Try it> Lines from the entries below that hold "usage" form the answer; copy all of them.

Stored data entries
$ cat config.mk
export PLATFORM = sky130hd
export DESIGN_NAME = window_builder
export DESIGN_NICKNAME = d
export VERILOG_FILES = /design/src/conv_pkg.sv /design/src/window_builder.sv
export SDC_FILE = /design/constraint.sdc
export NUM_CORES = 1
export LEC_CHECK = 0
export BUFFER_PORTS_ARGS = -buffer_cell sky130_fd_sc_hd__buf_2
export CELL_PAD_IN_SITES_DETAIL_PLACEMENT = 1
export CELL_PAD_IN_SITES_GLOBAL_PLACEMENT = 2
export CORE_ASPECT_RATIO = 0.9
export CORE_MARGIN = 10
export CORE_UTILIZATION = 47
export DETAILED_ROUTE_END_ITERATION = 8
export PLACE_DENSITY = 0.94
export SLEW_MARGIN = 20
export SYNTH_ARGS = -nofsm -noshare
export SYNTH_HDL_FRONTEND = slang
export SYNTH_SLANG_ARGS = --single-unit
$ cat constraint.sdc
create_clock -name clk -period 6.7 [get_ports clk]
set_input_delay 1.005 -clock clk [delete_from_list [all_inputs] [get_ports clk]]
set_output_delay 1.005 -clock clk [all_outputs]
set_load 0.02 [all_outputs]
* * *
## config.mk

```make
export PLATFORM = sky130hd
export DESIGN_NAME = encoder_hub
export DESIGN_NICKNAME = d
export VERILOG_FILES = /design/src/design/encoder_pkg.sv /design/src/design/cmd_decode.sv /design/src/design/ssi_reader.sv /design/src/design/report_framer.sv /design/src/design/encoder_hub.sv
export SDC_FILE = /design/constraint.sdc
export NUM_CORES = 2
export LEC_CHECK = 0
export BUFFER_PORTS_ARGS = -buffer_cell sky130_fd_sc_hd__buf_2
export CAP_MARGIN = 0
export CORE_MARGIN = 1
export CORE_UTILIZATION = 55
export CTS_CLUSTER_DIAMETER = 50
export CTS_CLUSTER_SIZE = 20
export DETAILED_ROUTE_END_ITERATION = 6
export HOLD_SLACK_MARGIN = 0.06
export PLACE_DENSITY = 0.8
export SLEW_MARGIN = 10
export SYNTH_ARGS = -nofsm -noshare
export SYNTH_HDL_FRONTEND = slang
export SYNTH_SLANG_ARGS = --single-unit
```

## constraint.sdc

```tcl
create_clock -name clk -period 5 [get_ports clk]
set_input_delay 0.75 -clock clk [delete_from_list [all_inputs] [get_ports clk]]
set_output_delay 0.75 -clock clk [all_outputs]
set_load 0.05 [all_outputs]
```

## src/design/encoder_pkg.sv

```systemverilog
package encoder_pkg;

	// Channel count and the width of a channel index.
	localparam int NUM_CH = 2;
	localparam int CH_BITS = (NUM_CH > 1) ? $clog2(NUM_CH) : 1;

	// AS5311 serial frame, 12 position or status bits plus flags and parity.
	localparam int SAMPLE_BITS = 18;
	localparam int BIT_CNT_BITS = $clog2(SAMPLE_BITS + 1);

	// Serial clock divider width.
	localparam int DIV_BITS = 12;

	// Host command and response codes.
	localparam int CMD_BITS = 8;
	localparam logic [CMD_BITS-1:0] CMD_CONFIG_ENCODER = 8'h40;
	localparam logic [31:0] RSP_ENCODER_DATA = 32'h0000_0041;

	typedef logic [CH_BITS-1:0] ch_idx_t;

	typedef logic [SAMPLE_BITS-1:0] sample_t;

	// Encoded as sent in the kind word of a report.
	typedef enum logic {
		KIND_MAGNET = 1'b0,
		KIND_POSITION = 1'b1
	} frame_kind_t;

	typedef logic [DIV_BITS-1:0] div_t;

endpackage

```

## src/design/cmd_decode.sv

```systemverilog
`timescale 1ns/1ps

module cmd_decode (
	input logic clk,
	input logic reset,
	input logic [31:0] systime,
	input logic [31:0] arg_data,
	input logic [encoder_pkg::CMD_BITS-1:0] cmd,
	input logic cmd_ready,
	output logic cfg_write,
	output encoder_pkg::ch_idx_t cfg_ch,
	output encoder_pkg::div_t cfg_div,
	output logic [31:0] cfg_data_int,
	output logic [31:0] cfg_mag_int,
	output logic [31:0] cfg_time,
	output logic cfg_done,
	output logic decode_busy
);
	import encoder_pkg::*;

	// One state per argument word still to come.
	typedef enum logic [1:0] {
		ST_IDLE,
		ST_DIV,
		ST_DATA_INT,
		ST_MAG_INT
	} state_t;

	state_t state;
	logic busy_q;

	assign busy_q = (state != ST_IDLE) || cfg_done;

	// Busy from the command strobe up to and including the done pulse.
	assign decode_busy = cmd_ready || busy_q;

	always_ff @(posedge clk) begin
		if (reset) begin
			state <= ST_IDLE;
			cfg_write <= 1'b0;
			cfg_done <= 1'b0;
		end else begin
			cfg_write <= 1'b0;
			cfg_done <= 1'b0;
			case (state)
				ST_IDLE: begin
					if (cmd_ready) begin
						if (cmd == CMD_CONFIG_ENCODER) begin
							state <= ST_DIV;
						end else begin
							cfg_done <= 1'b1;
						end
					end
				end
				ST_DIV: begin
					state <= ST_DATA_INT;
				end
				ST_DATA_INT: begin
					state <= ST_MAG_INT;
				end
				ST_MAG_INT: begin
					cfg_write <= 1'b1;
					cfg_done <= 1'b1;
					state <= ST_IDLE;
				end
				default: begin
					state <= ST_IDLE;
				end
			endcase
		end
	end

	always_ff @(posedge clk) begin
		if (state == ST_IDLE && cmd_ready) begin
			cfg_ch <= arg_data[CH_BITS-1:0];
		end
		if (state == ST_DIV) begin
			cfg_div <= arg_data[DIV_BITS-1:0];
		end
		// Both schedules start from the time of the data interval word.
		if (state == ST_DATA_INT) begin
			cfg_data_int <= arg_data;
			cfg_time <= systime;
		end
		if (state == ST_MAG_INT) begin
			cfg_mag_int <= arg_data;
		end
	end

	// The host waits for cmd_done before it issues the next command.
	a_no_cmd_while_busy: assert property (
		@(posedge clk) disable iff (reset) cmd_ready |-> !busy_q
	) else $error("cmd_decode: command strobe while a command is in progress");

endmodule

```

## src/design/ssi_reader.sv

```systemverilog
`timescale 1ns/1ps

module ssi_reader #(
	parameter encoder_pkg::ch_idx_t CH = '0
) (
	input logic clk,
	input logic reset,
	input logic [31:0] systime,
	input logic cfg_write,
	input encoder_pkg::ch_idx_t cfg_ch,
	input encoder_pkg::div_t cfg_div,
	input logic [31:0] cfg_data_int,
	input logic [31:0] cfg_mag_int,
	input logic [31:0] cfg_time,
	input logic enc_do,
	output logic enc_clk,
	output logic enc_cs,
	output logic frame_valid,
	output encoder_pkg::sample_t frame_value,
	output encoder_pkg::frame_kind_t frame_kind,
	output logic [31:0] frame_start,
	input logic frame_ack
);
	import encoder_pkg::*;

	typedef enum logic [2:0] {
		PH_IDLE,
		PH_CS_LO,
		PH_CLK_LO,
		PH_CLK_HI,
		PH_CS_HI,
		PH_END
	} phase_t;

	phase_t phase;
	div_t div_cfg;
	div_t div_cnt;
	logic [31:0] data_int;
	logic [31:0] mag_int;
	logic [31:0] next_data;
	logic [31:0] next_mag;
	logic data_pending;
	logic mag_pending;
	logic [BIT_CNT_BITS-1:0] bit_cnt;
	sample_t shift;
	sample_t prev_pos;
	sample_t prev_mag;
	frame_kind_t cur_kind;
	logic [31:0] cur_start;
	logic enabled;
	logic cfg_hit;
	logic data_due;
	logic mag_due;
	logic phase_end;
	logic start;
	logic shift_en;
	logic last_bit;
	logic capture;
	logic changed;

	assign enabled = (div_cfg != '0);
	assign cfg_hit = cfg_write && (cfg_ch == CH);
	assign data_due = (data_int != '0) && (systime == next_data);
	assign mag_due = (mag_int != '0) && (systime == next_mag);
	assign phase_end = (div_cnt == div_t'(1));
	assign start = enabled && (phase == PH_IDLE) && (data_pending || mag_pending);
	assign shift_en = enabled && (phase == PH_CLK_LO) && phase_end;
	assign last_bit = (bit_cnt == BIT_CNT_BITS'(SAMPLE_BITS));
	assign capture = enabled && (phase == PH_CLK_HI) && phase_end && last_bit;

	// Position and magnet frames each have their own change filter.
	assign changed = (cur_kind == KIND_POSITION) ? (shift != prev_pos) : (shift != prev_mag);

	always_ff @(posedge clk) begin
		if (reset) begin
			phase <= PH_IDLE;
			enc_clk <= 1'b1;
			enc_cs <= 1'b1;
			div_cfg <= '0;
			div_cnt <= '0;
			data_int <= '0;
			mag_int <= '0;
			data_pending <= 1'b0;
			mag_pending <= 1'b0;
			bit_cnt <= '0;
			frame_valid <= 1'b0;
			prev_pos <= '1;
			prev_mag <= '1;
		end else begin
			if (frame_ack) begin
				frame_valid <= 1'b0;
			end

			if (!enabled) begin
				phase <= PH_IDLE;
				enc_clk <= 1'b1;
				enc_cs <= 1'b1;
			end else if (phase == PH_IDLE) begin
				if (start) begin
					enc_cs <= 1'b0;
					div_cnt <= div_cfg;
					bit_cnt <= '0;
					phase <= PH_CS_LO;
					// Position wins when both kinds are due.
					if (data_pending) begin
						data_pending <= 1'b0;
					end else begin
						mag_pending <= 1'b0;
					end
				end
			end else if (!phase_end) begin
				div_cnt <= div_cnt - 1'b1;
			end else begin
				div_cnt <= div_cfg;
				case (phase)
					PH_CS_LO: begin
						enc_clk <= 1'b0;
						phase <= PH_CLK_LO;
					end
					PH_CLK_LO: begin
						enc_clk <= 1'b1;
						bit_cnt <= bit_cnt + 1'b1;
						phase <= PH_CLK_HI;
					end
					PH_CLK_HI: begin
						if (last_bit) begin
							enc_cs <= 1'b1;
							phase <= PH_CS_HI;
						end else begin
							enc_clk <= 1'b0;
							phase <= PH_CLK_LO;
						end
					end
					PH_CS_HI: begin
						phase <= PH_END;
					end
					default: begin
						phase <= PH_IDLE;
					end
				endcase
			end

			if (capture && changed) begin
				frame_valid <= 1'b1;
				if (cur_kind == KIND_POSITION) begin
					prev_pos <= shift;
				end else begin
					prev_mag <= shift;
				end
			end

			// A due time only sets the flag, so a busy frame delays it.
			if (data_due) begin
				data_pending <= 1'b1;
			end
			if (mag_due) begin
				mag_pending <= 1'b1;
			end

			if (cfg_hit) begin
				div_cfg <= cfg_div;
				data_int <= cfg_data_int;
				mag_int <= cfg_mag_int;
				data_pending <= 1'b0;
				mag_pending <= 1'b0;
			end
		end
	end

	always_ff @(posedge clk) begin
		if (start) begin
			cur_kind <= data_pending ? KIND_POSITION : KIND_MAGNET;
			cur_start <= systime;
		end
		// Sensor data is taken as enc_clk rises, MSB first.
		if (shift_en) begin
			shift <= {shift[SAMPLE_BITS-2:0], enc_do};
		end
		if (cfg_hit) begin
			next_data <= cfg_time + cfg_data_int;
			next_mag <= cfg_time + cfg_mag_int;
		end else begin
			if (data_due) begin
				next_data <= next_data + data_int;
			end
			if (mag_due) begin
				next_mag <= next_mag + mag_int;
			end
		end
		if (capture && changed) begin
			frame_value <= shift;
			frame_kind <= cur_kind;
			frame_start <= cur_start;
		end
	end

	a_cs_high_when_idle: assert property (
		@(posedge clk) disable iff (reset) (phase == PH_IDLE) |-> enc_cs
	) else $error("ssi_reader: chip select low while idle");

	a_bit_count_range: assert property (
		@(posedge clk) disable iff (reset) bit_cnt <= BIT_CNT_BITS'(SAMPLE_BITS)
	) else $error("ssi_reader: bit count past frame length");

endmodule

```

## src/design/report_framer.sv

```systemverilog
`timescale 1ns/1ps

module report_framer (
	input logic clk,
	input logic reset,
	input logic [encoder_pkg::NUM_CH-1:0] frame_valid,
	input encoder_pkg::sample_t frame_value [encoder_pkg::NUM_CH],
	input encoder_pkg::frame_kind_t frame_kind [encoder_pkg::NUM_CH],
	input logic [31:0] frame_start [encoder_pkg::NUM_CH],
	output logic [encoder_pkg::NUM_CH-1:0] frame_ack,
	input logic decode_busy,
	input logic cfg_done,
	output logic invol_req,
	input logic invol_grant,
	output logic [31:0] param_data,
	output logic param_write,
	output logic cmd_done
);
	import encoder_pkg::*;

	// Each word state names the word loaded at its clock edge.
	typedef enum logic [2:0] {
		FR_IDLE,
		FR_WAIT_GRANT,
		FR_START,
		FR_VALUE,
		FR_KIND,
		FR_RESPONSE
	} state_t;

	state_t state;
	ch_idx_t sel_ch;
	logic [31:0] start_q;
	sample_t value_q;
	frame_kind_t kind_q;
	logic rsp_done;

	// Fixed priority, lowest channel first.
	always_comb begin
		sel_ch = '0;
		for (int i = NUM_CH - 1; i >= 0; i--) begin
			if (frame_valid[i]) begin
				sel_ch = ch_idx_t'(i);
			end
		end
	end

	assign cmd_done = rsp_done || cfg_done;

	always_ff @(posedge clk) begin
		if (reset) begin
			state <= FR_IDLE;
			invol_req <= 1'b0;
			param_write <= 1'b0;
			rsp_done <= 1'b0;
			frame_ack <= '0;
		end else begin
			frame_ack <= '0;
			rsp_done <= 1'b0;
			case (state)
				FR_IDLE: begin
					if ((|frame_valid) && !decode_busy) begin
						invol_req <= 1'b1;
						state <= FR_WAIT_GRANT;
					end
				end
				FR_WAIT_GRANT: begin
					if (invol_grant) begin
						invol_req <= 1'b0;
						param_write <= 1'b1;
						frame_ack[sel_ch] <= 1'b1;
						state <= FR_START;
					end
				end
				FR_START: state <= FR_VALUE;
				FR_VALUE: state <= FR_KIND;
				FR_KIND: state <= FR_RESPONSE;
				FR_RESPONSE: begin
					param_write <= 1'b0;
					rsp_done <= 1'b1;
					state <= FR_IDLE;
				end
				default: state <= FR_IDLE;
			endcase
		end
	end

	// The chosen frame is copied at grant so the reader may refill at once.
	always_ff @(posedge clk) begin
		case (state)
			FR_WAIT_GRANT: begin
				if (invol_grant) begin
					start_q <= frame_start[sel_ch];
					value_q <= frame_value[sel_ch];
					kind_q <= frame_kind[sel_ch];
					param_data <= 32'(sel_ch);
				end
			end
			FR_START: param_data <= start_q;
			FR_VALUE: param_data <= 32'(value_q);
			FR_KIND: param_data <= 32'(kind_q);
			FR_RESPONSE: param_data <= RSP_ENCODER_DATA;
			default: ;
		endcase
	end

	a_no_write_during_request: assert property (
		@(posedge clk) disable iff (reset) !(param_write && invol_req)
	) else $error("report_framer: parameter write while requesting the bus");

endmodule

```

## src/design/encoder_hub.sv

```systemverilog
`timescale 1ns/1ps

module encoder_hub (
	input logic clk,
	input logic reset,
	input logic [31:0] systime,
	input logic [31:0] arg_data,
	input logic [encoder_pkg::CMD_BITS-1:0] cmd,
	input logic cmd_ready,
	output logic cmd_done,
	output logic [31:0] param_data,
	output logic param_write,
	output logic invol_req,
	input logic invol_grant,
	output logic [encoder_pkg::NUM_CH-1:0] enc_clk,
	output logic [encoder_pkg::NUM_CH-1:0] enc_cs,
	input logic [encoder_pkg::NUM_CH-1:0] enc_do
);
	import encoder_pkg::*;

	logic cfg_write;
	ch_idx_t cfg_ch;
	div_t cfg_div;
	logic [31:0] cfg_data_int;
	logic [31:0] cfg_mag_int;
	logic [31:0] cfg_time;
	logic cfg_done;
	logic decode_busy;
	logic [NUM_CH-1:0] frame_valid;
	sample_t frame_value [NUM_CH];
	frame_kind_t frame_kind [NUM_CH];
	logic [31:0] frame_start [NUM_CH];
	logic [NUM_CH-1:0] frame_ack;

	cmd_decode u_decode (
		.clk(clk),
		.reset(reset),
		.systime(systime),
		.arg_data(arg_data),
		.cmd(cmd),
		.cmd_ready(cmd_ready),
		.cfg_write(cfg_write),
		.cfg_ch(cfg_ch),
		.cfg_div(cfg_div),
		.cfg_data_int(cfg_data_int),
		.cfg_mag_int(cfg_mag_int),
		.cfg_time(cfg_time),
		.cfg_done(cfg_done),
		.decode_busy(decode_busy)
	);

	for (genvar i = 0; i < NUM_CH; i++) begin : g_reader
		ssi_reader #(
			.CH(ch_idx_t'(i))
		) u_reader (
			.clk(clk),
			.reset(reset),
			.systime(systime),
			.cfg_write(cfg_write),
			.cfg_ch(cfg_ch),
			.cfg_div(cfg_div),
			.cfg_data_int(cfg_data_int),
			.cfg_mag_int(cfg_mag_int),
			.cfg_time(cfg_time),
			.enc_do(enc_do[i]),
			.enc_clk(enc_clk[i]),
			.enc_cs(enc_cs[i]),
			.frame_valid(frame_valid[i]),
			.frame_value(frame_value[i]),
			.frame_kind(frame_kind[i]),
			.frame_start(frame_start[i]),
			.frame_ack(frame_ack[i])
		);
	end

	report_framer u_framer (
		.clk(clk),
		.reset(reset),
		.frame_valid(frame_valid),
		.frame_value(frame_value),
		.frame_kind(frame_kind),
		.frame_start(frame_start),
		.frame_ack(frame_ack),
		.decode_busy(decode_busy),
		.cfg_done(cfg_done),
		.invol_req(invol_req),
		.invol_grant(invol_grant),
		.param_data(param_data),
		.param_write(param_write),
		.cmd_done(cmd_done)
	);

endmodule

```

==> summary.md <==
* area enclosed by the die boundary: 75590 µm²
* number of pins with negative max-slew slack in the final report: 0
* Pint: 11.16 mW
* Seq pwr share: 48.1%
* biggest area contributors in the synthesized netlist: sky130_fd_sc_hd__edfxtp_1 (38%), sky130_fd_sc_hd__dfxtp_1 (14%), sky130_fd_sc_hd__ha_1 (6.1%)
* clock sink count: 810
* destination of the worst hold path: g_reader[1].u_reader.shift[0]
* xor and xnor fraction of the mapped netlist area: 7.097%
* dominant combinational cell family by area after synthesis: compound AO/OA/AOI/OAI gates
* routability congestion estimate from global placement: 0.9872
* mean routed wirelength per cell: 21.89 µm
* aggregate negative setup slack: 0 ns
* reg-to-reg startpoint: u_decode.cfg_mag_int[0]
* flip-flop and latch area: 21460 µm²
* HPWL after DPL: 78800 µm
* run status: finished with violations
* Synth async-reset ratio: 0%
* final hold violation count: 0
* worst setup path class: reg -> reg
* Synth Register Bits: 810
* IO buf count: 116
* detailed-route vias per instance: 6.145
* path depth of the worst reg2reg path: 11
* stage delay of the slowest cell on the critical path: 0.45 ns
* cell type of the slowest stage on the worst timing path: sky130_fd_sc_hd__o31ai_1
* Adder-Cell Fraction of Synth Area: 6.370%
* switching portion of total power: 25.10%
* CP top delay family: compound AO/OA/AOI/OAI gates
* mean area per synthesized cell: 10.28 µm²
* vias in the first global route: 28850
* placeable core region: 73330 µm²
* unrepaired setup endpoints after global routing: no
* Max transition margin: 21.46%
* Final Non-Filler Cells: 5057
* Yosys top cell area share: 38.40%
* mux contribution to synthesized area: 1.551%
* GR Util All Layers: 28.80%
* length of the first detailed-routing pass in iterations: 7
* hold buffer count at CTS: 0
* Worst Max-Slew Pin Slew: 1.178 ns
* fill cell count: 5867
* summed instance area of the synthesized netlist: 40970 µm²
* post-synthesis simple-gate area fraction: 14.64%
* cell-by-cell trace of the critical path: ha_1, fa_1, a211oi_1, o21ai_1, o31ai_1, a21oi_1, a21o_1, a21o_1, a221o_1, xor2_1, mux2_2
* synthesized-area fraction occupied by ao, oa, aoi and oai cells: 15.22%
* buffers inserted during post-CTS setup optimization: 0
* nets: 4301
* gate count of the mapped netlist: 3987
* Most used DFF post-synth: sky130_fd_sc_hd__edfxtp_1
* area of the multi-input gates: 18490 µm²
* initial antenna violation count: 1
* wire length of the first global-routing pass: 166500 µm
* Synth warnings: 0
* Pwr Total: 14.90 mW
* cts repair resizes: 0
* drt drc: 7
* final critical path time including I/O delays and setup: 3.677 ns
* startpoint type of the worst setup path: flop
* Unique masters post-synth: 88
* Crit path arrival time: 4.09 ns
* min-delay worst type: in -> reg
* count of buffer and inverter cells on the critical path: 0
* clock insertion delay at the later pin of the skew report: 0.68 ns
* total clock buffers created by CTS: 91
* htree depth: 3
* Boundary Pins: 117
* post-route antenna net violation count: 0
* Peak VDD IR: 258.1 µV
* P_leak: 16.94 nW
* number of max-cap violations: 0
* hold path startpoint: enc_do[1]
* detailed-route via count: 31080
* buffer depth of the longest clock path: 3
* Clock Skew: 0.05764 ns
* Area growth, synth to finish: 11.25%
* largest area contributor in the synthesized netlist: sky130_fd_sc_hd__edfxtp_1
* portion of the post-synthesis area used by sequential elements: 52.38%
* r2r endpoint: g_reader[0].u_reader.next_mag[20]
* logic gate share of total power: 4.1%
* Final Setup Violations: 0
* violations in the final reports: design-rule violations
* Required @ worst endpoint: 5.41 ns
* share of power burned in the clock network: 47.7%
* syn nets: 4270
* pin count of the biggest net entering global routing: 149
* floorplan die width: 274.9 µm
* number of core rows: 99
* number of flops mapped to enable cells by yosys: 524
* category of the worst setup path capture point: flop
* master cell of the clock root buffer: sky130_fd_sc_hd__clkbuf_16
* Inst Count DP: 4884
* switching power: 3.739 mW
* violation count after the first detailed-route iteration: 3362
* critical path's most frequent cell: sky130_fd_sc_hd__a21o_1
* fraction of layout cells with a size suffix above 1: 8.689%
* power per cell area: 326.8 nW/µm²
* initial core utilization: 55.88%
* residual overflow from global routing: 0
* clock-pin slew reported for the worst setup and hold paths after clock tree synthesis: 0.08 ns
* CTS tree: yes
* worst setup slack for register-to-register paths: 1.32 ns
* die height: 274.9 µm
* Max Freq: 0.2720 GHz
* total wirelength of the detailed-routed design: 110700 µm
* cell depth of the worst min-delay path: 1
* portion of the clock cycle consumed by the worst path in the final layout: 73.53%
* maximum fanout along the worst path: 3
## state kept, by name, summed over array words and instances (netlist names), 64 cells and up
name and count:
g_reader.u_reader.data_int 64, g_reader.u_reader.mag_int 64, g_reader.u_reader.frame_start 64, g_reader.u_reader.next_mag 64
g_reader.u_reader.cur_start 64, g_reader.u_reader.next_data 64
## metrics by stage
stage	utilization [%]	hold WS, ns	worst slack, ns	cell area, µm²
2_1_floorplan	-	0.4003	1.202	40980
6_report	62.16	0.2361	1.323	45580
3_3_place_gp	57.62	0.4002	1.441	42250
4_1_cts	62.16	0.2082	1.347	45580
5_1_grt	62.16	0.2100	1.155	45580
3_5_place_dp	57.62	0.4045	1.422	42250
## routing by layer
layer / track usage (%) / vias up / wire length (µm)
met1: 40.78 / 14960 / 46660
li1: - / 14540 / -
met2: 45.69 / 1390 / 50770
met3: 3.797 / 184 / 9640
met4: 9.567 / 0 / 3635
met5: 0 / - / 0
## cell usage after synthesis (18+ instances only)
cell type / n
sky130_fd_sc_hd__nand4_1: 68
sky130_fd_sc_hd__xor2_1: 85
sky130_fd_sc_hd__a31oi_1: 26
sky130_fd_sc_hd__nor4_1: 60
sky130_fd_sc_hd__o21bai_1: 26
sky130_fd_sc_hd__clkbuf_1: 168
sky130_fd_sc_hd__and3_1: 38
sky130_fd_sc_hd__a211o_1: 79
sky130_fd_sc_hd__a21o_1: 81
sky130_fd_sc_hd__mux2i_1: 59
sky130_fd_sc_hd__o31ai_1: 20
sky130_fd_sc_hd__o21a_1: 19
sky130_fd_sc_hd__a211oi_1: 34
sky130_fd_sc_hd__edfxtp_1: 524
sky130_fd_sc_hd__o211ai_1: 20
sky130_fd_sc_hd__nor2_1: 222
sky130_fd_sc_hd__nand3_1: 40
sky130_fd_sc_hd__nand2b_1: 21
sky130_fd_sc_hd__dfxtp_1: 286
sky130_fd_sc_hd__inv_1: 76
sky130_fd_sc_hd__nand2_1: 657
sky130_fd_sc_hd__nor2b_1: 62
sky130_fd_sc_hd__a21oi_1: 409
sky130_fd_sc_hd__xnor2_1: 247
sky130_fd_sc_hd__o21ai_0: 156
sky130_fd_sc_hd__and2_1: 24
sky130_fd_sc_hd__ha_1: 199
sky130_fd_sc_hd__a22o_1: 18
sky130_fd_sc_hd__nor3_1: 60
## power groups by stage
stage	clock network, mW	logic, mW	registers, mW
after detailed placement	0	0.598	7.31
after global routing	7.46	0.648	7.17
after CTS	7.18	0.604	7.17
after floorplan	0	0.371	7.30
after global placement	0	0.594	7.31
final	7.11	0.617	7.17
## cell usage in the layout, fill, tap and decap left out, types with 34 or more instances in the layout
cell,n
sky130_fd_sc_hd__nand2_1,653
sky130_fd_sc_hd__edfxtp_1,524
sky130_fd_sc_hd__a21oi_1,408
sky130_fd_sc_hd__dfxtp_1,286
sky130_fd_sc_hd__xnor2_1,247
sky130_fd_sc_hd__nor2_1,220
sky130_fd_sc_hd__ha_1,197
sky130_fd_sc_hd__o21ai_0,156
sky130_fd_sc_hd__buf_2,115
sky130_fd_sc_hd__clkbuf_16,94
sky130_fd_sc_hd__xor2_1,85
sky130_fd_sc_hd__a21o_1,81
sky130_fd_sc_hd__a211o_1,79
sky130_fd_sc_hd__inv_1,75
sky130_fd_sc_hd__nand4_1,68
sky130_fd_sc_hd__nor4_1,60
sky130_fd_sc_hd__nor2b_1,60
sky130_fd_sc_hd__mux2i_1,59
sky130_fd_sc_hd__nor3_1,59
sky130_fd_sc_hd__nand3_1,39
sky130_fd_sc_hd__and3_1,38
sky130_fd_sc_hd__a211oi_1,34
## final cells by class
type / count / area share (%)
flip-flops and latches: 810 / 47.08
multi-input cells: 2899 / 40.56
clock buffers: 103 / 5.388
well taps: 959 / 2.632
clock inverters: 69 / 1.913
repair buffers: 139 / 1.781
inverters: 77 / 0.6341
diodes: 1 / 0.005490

Answer section>
layer / track usage (%) / vias up / wire length (µm)
## cell usage after synthesis (18+ instances only)
## cell usage in the layout, fill, tap and decap left out, types with 34 or more instances in the layout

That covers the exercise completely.